- **Task to complete**
Lines from the line with "Cell sequence: dfrtp_1" to the line with "assignment | 107" in the entries below, and only those, must be output exactly, with both ends included.

- **Material to process**

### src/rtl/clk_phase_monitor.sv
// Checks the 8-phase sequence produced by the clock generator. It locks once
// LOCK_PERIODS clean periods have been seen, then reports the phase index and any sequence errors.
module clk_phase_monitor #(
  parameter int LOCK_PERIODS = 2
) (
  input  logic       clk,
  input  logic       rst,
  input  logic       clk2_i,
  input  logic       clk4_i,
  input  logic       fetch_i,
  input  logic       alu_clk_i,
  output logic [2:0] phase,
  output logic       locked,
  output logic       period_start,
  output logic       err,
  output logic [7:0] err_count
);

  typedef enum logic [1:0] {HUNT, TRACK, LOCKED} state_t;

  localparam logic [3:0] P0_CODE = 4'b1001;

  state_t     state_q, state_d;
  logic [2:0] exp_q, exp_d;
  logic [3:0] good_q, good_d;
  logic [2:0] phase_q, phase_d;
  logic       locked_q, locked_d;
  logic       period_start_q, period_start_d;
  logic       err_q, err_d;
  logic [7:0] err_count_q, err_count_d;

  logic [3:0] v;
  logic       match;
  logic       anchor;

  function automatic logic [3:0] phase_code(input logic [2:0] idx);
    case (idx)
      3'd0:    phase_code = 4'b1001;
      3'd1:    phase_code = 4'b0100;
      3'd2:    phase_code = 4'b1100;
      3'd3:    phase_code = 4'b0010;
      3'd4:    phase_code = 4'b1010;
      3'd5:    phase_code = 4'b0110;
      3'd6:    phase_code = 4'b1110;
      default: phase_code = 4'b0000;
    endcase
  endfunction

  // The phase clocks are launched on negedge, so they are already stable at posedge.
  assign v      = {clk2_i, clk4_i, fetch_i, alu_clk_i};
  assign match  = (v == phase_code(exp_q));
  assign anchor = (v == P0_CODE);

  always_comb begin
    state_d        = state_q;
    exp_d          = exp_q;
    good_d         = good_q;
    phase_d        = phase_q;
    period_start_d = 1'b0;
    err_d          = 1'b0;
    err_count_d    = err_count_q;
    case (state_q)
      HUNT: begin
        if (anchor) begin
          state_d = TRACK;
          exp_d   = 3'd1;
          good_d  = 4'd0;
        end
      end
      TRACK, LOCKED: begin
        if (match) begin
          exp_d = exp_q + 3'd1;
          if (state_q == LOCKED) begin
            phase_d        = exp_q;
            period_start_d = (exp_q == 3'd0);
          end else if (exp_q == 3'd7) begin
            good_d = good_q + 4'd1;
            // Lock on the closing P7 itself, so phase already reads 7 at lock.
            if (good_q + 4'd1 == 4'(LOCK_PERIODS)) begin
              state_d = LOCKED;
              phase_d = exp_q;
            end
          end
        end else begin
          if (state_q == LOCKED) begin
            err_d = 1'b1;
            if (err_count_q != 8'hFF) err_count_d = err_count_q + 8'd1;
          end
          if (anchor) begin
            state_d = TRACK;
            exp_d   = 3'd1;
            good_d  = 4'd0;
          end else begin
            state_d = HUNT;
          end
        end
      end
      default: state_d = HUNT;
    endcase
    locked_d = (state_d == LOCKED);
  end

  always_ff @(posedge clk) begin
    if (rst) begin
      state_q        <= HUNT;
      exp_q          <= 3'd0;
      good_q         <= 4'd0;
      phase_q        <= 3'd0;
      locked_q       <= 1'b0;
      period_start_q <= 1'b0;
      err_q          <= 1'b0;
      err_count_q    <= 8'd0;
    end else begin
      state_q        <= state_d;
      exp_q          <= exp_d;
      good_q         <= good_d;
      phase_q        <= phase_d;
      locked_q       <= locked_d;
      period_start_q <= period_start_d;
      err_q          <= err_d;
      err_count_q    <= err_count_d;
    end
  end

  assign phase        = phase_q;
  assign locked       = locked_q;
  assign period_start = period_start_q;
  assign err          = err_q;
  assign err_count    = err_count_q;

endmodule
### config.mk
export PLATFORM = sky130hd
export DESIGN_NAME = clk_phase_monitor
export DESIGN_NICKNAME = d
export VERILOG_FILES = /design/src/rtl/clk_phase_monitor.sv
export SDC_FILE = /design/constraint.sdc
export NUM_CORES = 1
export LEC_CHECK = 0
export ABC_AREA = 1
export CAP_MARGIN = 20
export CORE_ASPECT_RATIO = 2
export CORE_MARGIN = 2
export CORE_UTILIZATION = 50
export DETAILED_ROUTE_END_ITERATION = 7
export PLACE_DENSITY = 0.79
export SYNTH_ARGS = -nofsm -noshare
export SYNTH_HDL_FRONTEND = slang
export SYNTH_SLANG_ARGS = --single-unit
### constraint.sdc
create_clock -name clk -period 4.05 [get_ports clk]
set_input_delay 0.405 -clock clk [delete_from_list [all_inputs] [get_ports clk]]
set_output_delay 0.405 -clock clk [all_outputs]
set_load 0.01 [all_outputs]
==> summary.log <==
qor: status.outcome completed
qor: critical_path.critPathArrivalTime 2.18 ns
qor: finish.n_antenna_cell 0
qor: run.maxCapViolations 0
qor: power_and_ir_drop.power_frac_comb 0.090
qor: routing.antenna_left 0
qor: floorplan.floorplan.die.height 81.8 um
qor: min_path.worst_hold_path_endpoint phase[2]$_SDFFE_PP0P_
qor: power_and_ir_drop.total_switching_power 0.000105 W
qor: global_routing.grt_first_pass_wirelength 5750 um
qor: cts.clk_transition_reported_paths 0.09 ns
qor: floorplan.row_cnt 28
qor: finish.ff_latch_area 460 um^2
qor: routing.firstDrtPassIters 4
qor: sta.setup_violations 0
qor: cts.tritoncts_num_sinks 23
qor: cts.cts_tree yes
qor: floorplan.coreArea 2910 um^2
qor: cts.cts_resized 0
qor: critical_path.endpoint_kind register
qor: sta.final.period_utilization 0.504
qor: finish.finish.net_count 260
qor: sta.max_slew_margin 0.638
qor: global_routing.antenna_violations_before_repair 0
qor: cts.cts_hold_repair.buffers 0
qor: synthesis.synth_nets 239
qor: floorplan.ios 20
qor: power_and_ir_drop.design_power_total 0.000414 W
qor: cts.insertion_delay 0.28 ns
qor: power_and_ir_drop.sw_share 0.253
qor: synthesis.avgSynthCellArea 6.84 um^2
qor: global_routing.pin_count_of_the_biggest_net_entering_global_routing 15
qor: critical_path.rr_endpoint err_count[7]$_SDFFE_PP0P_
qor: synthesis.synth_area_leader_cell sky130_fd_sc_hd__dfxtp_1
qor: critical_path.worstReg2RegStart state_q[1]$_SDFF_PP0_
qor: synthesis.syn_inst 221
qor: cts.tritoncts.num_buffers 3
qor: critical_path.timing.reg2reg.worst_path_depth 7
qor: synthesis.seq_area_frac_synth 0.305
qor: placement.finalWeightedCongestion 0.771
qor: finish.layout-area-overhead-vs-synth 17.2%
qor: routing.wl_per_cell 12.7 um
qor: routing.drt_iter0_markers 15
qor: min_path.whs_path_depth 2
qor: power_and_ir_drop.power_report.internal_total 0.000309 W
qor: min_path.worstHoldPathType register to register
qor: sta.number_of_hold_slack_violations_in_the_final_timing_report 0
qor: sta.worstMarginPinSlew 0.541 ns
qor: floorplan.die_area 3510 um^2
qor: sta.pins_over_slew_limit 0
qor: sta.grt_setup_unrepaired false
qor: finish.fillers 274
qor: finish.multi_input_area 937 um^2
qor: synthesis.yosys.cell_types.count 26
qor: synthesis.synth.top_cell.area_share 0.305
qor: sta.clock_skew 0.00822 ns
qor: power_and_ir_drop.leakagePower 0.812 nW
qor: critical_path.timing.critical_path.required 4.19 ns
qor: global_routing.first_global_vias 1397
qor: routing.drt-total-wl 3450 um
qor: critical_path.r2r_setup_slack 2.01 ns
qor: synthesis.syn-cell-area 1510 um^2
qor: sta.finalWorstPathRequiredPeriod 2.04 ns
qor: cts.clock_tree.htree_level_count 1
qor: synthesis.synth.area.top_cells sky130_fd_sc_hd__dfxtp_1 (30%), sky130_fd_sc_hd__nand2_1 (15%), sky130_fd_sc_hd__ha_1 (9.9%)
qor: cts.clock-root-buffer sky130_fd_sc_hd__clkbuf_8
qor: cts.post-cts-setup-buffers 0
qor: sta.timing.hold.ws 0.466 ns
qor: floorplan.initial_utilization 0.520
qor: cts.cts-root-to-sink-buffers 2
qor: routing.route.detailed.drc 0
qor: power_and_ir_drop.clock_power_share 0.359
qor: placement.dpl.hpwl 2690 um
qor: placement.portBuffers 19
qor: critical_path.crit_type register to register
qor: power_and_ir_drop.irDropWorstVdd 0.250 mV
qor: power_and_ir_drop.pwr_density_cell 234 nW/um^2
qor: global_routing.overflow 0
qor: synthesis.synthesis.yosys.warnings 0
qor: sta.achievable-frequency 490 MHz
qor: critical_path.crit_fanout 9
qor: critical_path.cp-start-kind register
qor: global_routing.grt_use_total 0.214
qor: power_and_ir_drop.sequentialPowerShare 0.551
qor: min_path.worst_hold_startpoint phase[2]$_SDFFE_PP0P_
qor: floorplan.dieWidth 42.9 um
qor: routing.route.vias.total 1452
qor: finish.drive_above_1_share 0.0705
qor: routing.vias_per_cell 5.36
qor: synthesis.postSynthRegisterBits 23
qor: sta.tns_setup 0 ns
---
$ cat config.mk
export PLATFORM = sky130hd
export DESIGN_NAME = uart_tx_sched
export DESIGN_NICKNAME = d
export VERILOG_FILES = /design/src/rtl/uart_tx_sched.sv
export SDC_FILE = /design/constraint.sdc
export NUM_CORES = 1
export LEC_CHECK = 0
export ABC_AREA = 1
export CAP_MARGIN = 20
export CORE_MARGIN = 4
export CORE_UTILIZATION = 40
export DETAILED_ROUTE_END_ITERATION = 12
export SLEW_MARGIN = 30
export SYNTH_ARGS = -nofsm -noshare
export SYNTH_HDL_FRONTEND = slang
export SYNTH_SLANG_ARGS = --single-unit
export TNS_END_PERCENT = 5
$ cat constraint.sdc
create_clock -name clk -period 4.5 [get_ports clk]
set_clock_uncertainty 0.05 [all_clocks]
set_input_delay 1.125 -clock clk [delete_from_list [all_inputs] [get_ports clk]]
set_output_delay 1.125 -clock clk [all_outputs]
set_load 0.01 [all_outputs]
* * *
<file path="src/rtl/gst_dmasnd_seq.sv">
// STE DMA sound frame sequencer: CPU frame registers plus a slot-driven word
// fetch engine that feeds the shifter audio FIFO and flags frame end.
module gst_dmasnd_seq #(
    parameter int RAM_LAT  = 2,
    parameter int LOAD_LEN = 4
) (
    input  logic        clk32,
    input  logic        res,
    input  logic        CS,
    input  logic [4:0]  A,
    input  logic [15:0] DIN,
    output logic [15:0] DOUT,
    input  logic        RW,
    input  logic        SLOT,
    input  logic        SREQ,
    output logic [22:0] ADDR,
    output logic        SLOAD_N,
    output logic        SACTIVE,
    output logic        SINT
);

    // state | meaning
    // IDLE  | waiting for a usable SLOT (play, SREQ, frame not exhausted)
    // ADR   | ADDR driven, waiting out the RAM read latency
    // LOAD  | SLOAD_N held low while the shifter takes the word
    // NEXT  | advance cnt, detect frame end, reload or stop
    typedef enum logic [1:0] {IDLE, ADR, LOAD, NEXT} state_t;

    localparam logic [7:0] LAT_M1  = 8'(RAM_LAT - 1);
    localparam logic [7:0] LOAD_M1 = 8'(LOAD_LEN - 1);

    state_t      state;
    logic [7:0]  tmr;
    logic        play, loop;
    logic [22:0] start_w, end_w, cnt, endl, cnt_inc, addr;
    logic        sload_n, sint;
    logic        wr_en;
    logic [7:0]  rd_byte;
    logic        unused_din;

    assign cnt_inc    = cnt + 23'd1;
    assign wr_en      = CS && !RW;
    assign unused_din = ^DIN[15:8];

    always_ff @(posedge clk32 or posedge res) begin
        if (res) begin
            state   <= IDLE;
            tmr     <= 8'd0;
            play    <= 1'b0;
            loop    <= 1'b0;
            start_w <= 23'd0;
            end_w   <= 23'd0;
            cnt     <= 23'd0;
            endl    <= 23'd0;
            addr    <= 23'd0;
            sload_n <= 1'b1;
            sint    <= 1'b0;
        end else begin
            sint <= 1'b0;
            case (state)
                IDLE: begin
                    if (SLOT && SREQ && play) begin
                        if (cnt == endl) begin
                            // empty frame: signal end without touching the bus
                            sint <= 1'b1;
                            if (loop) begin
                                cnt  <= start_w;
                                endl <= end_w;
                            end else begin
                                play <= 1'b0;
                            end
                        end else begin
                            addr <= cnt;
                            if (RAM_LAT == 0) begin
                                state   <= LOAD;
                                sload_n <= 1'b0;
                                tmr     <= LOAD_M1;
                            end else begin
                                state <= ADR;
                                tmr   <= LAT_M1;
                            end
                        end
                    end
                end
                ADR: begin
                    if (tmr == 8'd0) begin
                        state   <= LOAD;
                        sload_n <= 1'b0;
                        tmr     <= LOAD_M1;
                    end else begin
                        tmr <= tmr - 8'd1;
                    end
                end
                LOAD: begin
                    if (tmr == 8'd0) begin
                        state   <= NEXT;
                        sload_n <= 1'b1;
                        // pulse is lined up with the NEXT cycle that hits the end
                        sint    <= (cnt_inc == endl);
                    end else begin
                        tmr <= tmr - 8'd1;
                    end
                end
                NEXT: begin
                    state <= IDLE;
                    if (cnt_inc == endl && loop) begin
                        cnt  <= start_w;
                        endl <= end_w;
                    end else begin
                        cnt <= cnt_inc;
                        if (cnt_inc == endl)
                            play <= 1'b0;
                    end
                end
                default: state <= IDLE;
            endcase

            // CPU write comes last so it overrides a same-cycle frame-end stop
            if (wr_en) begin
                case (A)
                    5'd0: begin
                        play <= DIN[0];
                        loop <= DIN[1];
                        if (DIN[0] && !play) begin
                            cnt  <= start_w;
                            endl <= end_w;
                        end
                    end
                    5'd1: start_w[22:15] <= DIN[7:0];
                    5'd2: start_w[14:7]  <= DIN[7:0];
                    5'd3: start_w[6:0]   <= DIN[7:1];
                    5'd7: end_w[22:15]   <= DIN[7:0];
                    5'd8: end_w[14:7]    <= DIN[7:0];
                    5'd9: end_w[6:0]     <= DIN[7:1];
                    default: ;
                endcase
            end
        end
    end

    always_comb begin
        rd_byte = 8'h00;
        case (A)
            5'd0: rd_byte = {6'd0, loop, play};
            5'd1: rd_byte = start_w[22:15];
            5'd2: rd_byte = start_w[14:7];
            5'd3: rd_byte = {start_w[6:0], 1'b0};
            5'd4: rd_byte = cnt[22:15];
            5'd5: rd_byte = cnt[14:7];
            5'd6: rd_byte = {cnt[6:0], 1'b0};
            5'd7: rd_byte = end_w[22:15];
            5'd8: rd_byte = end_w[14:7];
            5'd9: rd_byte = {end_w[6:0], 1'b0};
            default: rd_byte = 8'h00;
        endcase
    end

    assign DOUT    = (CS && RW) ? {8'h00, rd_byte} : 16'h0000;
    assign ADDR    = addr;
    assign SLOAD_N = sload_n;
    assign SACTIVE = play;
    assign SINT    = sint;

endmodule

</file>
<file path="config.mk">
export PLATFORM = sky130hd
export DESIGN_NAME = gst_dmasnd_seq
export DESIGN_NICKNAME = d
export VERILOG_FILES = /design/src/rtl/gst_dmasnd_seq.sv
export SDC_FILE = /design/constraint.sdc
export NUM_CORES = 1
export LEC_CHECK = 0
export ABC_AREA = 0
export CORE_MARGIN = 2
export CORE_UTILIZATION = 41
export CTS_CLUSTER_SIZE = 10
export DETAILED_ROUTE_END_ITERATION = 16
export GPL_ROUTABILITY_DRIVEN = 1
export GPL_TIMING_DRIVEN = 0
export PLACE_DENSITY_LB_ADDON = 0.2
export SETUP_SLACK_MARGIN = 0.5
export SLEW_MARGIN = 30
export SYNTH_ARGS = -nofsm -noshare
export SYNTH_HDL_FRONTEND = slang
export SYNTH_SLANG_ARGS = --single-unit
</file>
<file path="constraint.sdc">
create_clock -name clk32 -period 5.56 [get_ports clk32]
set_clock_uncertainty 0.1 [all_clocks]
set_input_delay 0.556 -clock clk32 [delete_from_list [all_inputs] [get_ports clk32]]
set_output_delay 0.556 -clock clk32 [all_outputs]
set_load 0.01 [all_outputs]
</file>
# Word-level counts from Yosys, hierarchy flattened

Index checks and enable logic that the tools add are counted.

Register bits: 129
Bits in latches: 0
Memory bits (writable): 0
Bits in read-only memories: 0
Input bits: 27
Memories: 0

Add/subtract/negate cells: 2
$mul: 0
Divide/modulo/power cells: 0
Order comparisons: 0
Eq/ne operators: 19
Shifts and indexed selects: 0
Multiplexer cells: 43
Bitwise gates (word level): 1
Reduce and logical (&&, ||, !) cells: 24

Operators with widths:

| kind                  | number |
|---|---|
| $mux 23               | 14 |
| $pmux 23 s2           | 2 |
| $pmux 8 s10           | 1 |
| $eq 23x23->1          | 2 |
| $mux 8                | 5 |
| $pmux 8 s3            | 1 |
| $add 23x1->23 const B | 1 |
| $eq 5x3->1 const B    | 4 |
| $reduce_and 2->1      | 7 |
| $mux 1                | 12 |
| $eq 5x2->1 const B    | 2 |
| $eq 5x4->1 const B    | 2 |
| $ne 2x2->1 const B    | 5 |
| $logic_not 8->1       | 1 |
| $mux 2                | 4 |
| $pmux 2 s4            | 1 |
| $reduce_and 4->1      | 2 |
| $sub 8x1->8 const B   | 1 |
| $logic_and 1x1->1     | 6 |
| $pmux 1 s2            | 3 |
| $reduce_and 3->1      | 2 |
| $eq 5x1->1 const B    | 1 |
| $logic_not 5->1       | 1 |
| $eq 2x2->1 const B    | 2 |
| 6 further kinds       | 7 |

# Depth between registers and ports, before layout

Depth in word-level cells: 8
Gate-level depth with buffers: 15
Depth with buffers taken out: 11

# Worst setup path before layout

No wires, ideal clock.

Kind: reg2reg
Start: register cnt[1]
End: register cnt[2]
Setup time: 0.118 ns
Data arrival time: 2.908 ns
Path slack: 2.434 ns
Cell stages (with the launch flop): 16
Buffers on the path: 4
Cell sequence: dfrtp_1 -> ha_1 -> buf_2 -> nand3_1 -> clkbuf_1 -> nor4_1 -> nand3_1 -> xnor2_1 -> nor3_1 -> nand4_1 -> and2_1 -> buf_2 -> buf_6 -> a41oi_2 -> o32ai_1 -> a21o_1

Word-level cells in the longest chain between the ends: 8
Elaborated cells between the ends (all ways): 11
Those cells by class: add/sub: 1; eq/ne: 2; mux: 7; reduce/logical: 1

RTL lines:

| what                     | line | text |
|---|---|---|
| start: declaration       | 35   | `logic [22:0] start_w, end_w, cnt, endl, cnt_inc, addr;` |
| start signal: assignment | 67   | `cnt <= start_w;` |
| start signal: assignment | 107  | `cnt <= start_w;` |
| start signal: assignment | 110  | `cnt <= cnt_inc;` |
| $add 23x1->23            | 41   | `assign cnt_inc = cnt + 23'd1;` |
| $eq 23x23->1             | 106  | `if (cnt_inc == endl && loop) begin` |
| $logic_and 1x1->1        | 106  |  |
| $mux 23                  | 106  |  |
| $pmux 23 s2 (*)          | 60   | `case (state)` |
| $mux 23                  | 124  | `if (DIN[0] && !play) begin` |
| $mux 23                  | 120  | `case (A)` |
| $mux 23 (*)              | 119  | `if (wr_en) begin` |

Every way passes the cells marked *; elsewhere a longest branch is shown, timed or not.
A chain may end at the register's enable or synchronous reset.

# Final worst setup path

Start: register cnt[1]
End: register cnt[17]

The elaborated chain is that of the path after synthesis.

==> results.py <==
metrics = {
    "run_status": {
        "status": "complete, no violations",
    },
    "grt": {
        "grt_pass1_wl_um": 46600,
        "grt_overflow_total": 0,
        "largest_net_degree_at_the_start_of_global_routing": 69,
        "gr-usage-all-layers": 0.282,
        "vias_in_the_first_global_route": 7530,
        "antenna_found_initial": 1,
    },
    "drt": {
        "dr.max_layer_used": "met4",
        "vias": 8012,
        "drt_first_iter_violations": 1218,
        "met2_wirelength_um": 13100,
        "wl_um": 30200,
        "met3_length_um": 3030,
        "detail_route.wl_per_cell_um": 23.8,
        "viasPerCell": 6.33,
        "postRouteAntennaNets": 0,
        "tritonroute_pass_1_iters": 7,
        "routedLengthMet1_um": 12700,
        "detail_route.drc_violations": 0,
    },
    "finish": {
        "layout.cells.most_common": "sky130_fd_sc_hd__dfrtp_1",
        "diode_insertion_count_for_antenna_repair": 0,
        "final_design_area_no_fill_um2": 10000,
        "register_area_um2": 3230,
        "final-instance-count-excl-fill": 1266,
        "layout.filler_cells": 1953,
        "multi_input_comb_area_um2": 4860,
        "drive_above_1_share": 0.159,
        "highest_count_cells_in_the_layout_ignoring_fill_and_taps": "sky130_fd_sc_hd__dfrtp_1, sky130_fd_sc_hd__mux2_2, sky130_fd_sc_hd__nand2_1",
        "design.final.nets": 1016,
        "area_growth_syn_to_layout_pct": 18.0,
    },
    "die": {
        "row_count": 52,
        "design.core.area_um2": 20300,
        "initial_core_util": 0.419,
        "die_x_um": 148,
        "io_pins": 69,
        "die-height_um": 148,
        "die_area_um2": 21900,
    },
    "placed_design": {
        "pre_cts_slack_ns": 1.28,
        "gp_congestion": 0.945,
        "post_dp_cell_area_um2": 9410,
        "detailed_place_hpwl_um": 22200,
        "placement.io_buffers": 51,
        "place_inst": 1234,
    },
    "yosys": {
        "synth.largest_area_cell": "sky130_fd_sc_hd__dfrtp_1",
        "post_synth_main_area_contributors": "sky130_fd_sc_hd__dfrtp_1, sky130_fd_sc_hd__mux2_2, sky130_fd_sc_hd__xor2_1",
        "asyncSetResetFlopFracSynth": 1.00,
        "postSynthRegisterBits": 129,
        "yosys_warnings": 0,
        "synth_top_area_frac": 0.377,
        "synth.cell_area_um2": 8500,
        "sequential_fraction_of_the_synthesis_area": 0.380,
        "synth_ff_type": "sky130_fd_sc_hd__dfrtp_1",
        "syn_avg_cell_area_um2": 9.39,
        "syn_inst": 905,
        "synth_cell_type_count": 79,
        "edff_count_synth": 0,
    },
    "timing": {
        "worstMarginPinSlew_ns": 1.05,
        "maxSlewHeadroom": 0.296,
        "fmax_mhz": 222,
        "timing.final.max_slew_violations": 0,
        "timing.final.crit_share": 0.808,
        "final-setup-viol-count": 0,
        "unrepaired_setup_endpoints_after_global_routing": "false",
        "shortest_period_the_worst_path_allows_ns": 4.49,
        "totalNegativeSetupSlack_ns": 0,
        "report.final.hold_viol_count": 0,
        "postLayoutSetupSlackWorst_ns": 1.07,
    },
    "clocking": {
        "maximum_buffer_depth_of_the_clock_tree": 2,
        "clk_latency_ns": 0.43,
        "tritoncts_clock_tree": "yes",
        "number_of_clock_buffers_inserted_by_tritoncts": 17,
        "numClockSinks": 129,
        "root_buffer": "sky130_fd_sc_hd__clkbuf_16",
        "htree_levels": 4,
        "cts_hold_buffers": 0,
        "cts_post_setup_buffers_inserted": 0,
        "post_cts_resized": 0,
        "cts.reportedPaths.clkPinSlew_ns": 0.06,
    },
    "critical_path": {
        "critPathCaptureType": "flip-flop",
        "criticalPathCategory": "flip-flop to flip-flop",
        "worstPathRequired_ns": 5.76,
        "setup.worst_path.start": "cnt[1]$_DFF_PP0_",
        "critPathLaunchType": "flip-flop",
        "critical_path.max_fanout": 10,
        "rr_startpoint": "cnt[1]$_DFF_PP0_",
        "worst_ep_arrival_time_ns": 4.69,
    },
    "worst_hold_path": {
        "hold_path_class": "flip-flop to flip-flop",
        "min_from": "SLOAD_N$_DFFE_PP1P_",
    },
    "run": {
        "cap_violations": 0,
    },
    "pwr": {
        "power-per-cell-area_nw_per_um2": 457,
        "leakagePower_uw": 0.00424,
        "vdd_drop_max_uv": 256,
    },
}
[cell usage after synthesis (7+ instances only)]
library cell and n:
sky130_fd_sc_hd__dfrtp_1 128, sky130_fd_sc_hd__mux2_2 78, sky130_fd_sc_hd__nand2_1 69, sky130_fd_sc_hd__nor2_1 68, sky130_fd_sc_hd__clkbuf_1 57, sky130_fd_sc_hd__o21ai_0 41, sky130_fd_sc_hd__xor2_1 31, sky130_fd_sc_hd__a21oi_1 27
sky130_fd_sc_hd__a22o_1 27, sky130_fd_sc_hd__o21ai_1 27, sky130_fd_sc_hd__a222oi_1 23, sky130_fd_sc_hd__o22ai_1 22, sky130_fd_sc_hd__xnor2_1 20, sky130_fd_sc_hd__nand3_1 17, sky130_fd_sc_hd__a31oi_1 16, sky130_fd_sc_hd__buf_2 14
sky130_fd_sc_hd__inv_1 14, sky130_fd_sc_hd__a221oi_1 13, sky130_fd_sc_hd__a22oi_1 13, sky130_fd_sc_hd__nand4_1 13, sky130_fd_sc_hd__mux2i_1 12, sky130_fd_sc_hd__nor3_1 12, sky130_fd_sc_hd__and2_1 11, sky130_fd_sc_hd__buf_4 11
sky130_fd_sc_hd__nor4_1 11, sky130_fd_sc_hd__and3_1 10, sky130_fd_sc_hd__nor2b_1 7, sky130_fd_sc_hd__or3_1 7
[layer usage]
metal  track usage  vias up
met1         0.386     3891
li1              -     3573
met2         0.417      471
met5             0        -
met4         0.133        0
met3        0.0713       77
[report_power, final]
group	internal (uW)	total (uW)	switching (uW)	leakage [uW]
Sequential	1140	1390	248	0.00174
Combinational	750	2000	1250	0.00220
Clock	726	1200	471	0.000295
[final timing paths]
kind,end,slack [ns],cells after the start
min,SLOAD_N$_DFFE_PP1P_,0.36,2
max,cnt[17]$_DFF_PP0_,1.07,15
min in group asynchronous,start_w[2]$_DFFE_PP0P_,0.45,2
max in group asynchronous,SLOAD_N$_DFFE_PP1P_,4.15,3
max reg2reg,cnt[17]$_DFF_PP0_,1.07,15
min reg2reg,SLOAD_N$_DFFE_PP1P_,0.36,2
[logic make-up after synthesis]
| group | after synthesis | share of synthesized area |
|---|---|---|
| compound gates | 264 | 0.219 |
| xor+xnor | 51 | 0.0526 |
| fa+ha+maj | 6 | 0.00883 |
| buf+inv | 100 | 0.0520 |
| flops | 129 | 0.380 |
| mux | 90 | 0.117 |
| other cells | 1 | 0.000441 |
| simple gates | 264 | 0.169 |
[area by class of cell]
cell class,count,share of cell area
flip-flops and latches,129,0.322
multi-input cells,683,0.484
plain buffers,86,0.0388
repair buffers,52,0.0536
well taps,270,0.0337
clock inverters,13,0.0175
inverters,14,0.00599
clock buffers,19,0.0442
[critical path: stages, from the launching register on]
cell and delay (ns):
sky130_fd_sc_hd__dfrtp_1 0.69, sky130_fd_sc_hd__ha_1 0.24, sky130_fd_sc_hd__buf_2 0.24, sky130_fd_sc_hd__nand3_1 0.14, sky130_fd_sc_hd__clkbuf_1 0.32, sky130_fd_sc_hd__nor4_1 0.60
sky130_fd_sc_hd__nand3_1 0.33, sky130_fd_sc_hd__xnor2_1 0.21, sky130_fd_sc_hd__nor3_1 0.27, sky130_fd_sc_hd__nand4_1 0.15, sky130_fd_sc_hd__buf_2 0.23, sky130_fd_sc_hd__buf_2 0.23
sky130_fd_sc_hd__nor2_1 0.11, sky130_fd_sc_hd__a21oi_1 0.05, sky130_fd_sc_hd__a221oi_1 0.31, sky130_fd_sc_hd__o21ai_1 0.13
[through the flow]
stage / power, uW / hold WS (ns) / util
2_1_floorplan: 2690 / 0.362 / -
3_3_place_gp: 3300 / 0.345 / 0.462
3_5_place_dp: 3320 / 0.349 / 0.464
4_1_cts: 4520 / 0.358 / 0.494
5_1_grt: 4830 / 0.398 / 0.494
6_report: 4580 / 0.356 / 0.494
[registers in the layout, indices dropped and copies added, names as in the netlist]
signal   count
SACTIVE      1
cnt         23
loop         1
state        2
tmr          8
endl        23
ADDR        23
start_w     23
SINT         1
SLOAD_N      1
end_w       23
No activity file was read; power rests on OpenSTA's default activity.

- **The completed task**
Cell sequence: dfrtp_1 -> ha_1 -> buf_2 -> nand3_1 -> clkbuf_1 -> nor4_1 -> nand3_1 -> xnor2_1 -> nor3_1 -> nand4_1 -> and2_1 -> buf_2 -> buf_6 -> a41oi_2 -> o32ai_1 -> a21o_1

Word-level cells in the longest chain between the ends: 8
Elaborated cells between the ends (all ways): 11
Those cells by class: add/sub: 1; eq/ne: 2; mux: 7; reduce/logical: 1

RTL lines:

| what                     | line | text |
|---|---|---|
| start: declaration       | 35   | `logic [22:0] start_w, end_w, cnt, endl, cnt_inc, addr;` |
| start signal: assignment | 67   | `cnt <= start_w;` |
| start signal: assignment | 107  | `cnt <= start_w;` |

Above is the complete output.